The Diagnostic Trajectory

Regenerative medicine is powerful, but it is not a magic wand that works for everyone. The success of Stem Cell Therapy depends 50% on the quality of the cells and 50% on the Selection of the Patient.

At Liv Hospital, we operate on a principle of “Radical Honesty.” We do not offer stem cell therapy to patients whose conditions are too advanced to respond, or whose underlying health would prevent the cells from working. Before a single cell is harvested, you undergo a comprehensive “Regenerative Potential” Assessment.

This diagnostic phase is designed to answer three critical questions:

  1. Is the tissue alive enough to be saved? (e.g., Is there any cartilage left to regrow?)
  2. Is your body healthy enough to support repair? (e.g., Is your inflammation too high?)
  3. What is the correct dose? (Do you need 20 million cells or 100 million?)

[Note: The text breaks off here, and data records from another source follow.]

[src/rtl/zcv_scaler.sv]
module zcv_scaler #(
  parameter int DATA_W = 16,
  parameter int COEF_W = 16,
  parameter int FRAC   = 14
) (
  input  logic signed [DATA_W-1:0] sample,
  input  logic [COEF_W-1:0]        coef,
  input  logic [1:0]               attn,
  output logic signed [DATA_W-1:0] result
);
  import zcv_pkg::*;

  localparam int PW = DATA_W + COEF_W + 1;
  localparam logic signed [PW-1:0] SAT_HI = PW'((longint'(1) << (DATA_W-1)) - 1);
  localparam logic signed [PW-1:0] SAT_LO = -PW'(longint'(1) << (DATA_W-1));

  logic signed [PW-1:0] prod;
  logic signed [PW-1:0] scaled;
  logic signed [PW-1:0] shifted;

  assign prod   = PW'(sample) * $signed({1'b0, coef});
  assign scaled = prod >>> FRAC;

  always_comb begin
    result = '0;
    unique case (attn_e'(attn))
      ATT_0DB:  shifted = scaled;
      ATT_6DB:  shifted = scaled >>> 1;
      ATT_12DB: shifted = scaled >>> 2;
      default:  shifted = '0;
    endcase
    if (shifted > SAT_HI)      result = SAT_HI[DATA_W-1:0];
    else if (shifted < SAT_LO) result = SAT_LO[DATA_W-1:0];
    else                       result = shifted[DATA_W-1:0];
  end
endmodule
### config.mk
export PLATFORM = sky130hd
export DESIGN_NAME = disp_timing_gen
export DESIGN_NICKNAME = d
export VERILOG_FILES = /design/src/rtl/dtg_pkg.sv /design/src/rtl/dtg_hv_counter.sv /design/src/rtl/dtg_event_gen.sv /design/src/rtl/dtg_frame_state.sv /design/src/rtl/disp_timing_gen.sv
export SDC_FILE = /design/constraint.sdc
export NUM_CORES = 1
export LEC_CHECK = 0
export BUFFER_PORTS_ARGS = -buffer_cell sky130_fd_sc_hd__buf_2
export CAP_MARGIN = 15
export CORE_ASPECT_RATIO = 0.7
export CORE_UTILIZATION = 50
export DETAILED_ROUTE_END_ITERATION = 16
export PLACE_DENSITY = 0.78
export REMOVE_ABC_BUFFERS = 1
export SLEW_MARGIN = 5
export SYNTH_ARGS = -nofsm -noshare
export SYNTH_HDL_FRONTEND = slang
export SYNTH_HIERARCHICAL = 1
export SYNTH_SLANG_ARGS = --single-unit
### constraint.sdc
create_clock -name clk -period 5.92 [get_ports clk]
set_input_delay 0.888 -clock clk [delete_from_list [all_inputs] [get_ports clk]]
set_output_delay 0.888 -clock clk [all_outputs]
set_load 0.005 [all_outputs]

By using advanced imaging, functional testing, and biomarkers, we create a personalized roadmap. If we believe standard surgery (like a knee replacement) would give you a better result, we will tell you. We measure our success by your outcome, not by the number of procedures we perform.

Orthopedic Evaluation

For joint pain, an X-ray is often insufficient. It shows bones, but it misses the soft tissues—cartilage, meniscus, and ligaments—that stem cells target.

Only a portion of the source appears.